Hand crafted

Software that may give manufacturers a better grip on industrial processes is being developed by researchers at Portsmouth and China’s Shanghai Jiao Tong universities.

It will be used to create a perfect robotic hand capable of recreating the human hand’s range of movement and level of control. The researchers hope it will give a greater level of flexibility and control in manufacturing.

They also hope to integrate a brain computer interface (BCI) to allow the technology to be used as a prosthetic, giving severely disabled people and paraplegics the ability to perform everyday actions.

‘This project is very challenging,’ said Dr Honghai Liu, senior lecturer at Portsmouth University’s Institute of Industrial Research. ‘At the moment we are developing a framework and the data has been very positive. We want to develop a proper algorithm and use it in the hardware.

‘A robotic hand which can perform tasks with the dexterity of a human hand is one of the ‘Holy Grails’ of science. We are talking about having a super high-level control of a robotic device. Nothing which exists today even comes close.’

The team used motion capture to collect data about the way human hands move. A cyber glove, covered in sensors, was filmed by eight high-resolution charge-coupled device cameras with infrared illumination and measurement accuracy of up to a few millimetres.

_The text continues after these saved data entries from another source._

This is an optimization exercise on Yosys and OpenROAD, whose aim is small area, a short achievable clock period and few clock cycles per item, not a production implementation.
Function was checked by simulation only, so behaviour that the tests miss may differ from the original.

P:
==> flow/design.v (excerpt) <==
module layer_blend (
    input  wire        clk,
    input  wire        rst,
    input  wire        cfg_we,
    input  wire        cfg_addr,
    input  wire [31:0] cfg_wdata,
    input  wire        in_valid,
    output wire        in_ready,
    input  wire [11:0] fg_y,
    input  wire [11:0] fg_cb,
    input  wire [11:0] fg_cr,
    input  wire [10:0] fg_a,
    input  wire [11:0] key_y,
    input  wire [11:0] bg_y,
    input  wire [11:0] bg_cb,
    input  wire [11:0] bg_cr,
    output reg         out_valid,
    input  wire        out_ready,
    output reg  [11:0] out_y,
    output reg  [11:0] out_cb,
    output reg  [11:0] out_cr
);
Size: roughly 380 flip-flops, ~170 I/O pins.
clock: 95.0 ns
lec_check: 0
cap_margin: 20
core_margin: 2
core_utilization: 40
slew_margin: 20
synth_hierarchical: 1
synth_minimum_keep_size: 0
standard.sh (not shown) runs the stock make flow with config.mk's settings and CLKGATE_MAP_FILE= SYNTH_SCRIPT=/design/flow/synth_recipe.tcl, a recipe that flattens the netlist after the stock synthesis.
==> flow/flow/run.sh <==
#!/bin/bash
# The standard layout, with plain buf_2 cells as the port buffers instead of
# the delay buffers that buffer_ports picks by default.
set -euo pipefail
export BUFFER_PORTS_ARGS="-buffer_cell sky130_fd_sc_hd__buf_2"
bash standard.sh > standard_flow.log 2>&1
Testbench counts of P, summed over its fixed seeds: cycles 24,768, items 24,576.
For Q, these inputs were changed with respect to P:
--- a/flow/design.v
+++ b/flow/design.v
@@ -69,44 +69,44 @@
         end
     end
     wire [11:0] r     = key_hi - key_lo;
     wire        below = r0_key < key_lo;
     wire        above = r0_key >= key_hi;
     wire [11:0] pos   = r0_key - key_lo;
     reg  [11:0] rem1;
-    reg  [4:0]  qa;
+    reg  [5:0]  qa;
     reg  [12:0] t1;
     integer i;
     always @(*) begin
         rem1 = pos;
-        for (i = 4; i >= 0; i = i - 1) begin
+        for (i = 5; i >= 0; i = i - 1) begin
             t1    = {rem1, 1'b0} - {1'b0, r};
             qa[i] = !t1[12] || rem1[11];
             rem1  = qa[i] ? t1[11:0] : {rem1[10:0], 1'b0};
         end
     end
     reg [11:0] r1_fy, r1_fcb, r1_fcr, r1_by, r1_bcb, r1_bcr;
     reg [11:0] r1_rem;     
-    reg [4:0]  r1_qa;
+    reg [5:0]  r1_qa;
     reg        r1_below, r1_above;
     always @(posedge clk) begin
         if (r1_free) begin
             r1_fy  <= r0_fy;  r1_fcb <= r0_fcb; r1_fcr <= r0_fcr;
             r1_by  <= r0_by;  r1_bcb <= r0_bcb; r1_bcr <= r0_bcr;
             r1_rem <= (asrc == 2'b01) ? r0_key : rem1;   r1_qa  <= qa;
             r1_below <= below; r1_above <= above;
         end
     end
     reg  [11:0] rem2;
-    reg  [5:0]  qb;
+    reg  [4:0]  qb;
     reg  [12:0] t2;
     integer k;
     always @(*) begin
         rem2 = r1_rem;
-        for (k = 5; k >= 0; k = k - 1) begin
+        for (k = 4; k >= 0; k = k - 1) begin
             t2    = {rem2, 1'b0} - {1'b0, r};
             qb[k] = !t2[12] || rem2[11];
             rem2  = qb[k] ? t2[11:0] : {rem2[10:0], 1'b0};
         end
     end
     reg [9:0] b;
     reg       b10, rb;
@@ -119,15 +119,15 @@
                 b   = r1_rem[9:0];
                 b10 = r1_rem[10];
             end
             2'b10: begin
                 if (r1_below || r1_above)
                     b10 = r1_above ^ key_inv;
                 else begin
-                    b  = {r1_qa, qb[5:1]} ^ {10{key_inv}};
+                    b  = {r1_qa, qb[4:1]} ^ {10{key_inv}};
                     rb = qb[0] ^ key_inv;
                 end
             end
             default: b10 = 1'b1;
         endcase
     end
     reg [11:0] r2_fy, r2_fcb, r2_fcr, r2_by, r2_bcb, r2_bcr;
Number of antenna-violating nets in the routed design: Q vs P identical. On layout sequential cell count, P tracks Q almost exactly. P ended up with out_cb[2] as its critical path startpoint; Q ended up with out_y[11]. For the worst setup margin, Q came in 0.021 ns higher than P did. Diff P -> Q: via count climbed 301, fraction of area in multi-input gates climbed 0.31 points, met1 wire length dropped about 0.7%, clock-buffer cell count dropped 4, routed wire length climbed 0.94%. Diff P..Q | share of the clock period used by the worst path after layout | negligible. In the flow results for P and Q, the area growth from synthesis to layout is larger on P.
Testbench counts of Q, summed over its fixed seeds: cycles 24,768, items 24,576.

## separate check: timing with driven ports
Ports are ideal in the flow. The routed layouts listed here were re-timed in OpenROAD. Step 1 (the two cells are an assumption about what drives the block):
set clk [get_ports {clk}]
set_driving_cell -lib_cell sky130_fd_sc_hd__clkbuf_16 $clk
set_driving_cell -lib_cell sky130_fd_sc_hd__buf_2 [delete_from_list [all_inputs] $clk]
Step 2 adds t to the input delays and takes it off the output delays; t is the mean of the earliest and latest rising clock arrival at the registers after step 1. Input paths then give back, and output paths get back, about the clock's delay inside the block. Three values: ideal ports, drivers, drivers and shift; two values: the first two.
| run | shift t [ns] | setup slack, ns | worst setup path at the end |
|---|---|---|---|
| P | 0.657 | 74.843 / 74.782 / 74.759 | input to register |
| Q | 0.667 | 74.864 / 74.798 / 74.693 | input to register |
After both steps every run listed still meets setup and hold. The setup slack of Q, which loses most, moves by -0.066 ns with the drivers and by -0.171 ns with both steps.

Using artificial intelligence based on fuzzy qualitative reasoning and spiking neural networks, the software will be able to analyse the movement of the human hand using the data collected. This combination allows a symbolic description of human movement to control modules in a numeric form.

Qualitative reasoning can represent the grasp and manipulation skills of the human hand while the spiking neural network — the so-called third generation of neural networks that increase the level of realism in a neural simulation — can convert the qualitative description for the robotic control modules.

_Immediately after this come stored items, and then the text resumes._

Background: an optimization exercise with open tools, aiming at small area, a short achievable clock period and few clock cycles. Do not read the settings as production practice. RTL that was checked went through simulation tests only; none was proved equivalent to the original.

// dg_lane
module dg_lane (
    input  wire         clk,
    input  wire         rst,
    input  wire         in_valid,
    output wire         in_ready,
    input  wire [31:0]  in_data,
    input  wire         in_last,
    input  wire [2:0]   in_nbytes,
    input  wire [1:0]   in_mode,
    output wire         out_valid,
    output wire [255:0] out_digest
);
Size in the first run: ~6800 cells after synthesis, about 1700 flip-flops, ~300 I/O pins, about 0.066 mm^2 of cells after synthesis.
make LEC_CHECK=0 ABC_AREA=1 CAP_MARGIN=20 CORE_MARGIN=2 CORE_UTILIZATION=50 PLACE_DENSITY=0.6 SETUP_SLACK_MARGIN=4.5 SLEW_MARGIN=20 finish   # period 10.0 ns
run.sh (not shown) runs the stock make flow with config.mk's settings and CLKGATE_MAP_FILE= SYNTH_SCRIPT=/design/flow/synth_recipe.tcl, a recipe that flattens the netlist after the stock synthesis.
Testbench counts at the start, summed over its fixed seeds: cycles 160,840.
Change:
- CORE_UTILIZATION: 50 -> 60
- PLACE_DENSITY: 0.6 -> 0.7
- SETUP_SLACK_MARGIN: 4.5 -> 5
The new run passed the timing, design-rule and antenna checks. Cell area shrinks by 0.40%. Area after synthesis stays the same. Via count came out higher by 4.3%. Cell count shrinks by 3.8%. Count of clock-buffer cells in the layout shrinks by 16. Wire length went up by 0.81%. Worst hold slack is about the same. Die area fell by 16%. Setup slack is better by 0.28 ns.

dg_lane, a different RTL version from the one above (not shown whole).
Size: roughly 6800 cells after synthesis, about 1700 flip-flops, ~300 I/O pins, roughly 0.067 mm² of cells after synthesis.
clock: 10.0 ns
lec_check: 0
abc_area: 1
cap_margin: 20
core_margin: 2
core_utilization: 60
cts_cluster_diameter: 100
cts_cluster_size: 25
place_density: 0.7
slew_margin: 20
standard.sh (not shown) runs the stock make flow with config.mk's settings and CLKGATE_MAP_FILE= SYNTH_SCRIPT=/design/flow/synth_recipe.tcl, a recipe that flattens the netlist after the stock synthesis.
==> flow/flow/run.sh <==
#!/bin/bash
# The standard layout (the standard.sh, standard synthesis included) with two
# changes: the input and output port buffers are sky130_fd_sc_hd__buf_1 cells
# instead of the resizer's default choice, and timing repair aims for 5.5 ns of
# setup slack (a 4.5 ns period) at the design's 10 ns clock.
set -euo pipefail
export BUFFER_PORTS_ARGS="-buffer_cell sky130_fd_sc_hd__buf_1"
bash standard.sh SETUP_SLACK_MARGIN=5.5 synth > synth.log 2>&1
bash standard.sh SETUP_SLACK_MARGIN=5.5 finish > finish.log 2>&1
The baseline completed with no timing, DRC or antenna violations.
Testbench counts at the start, summed over its fixed seeds: cycles 160,840.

The software will also be able to learn the movements using a parametric knowledge base. Imitation learning and reasoning will be used to train the parameters. The team expects the spiking neural network will be able to store human hand motion habits, which will allow the hardware to learn and copy the complex and subtle movements of a human hand.

With the correct control mechanism Liu believes the technology could be used to help those without full use of their arms regain their independence. ‘Eventually what we would like to see is how we can control it using human brain signals,’ added Liu. ‘We are discussing using a BCI with people at Southampton University. It could then be used to assist people at home for everyday life.’

The technology also has potential in many other fields, including manufacturing and medicine. Delicate operations that require a light touch and fine movements could be automated, enabling robotics to handle fragile objects and complete more complicated tasks.

The hands could be used in a manufacturing environment to perform tasks previously thought too fiddly for machines but without specificity, giving them the versatility to perform a variety of tasks.

‘Humans move efficiently and effectively in a continuous flowing motion, something we have perfected over generations of evolution and which we all learn to do as babies,’ said Prof Xiangyang Zhu from the Robotics Institute at Shanghai Jiao Tong University. ‘Developments in science mean we will all teach robots to move in the same way.’

Although Liu believes the technology has great potential, at this early stage the team is concentrating on the development process with no predicted time scale and no industrial partners yet involved.

‘I cannot give a date,’ said Liu. ‘Though our partner, Prof Zhu, has got good results from this part of the research. We really want to see how good the performance is before getting companies involved. Then we can choose companies based on the importance of the technology.’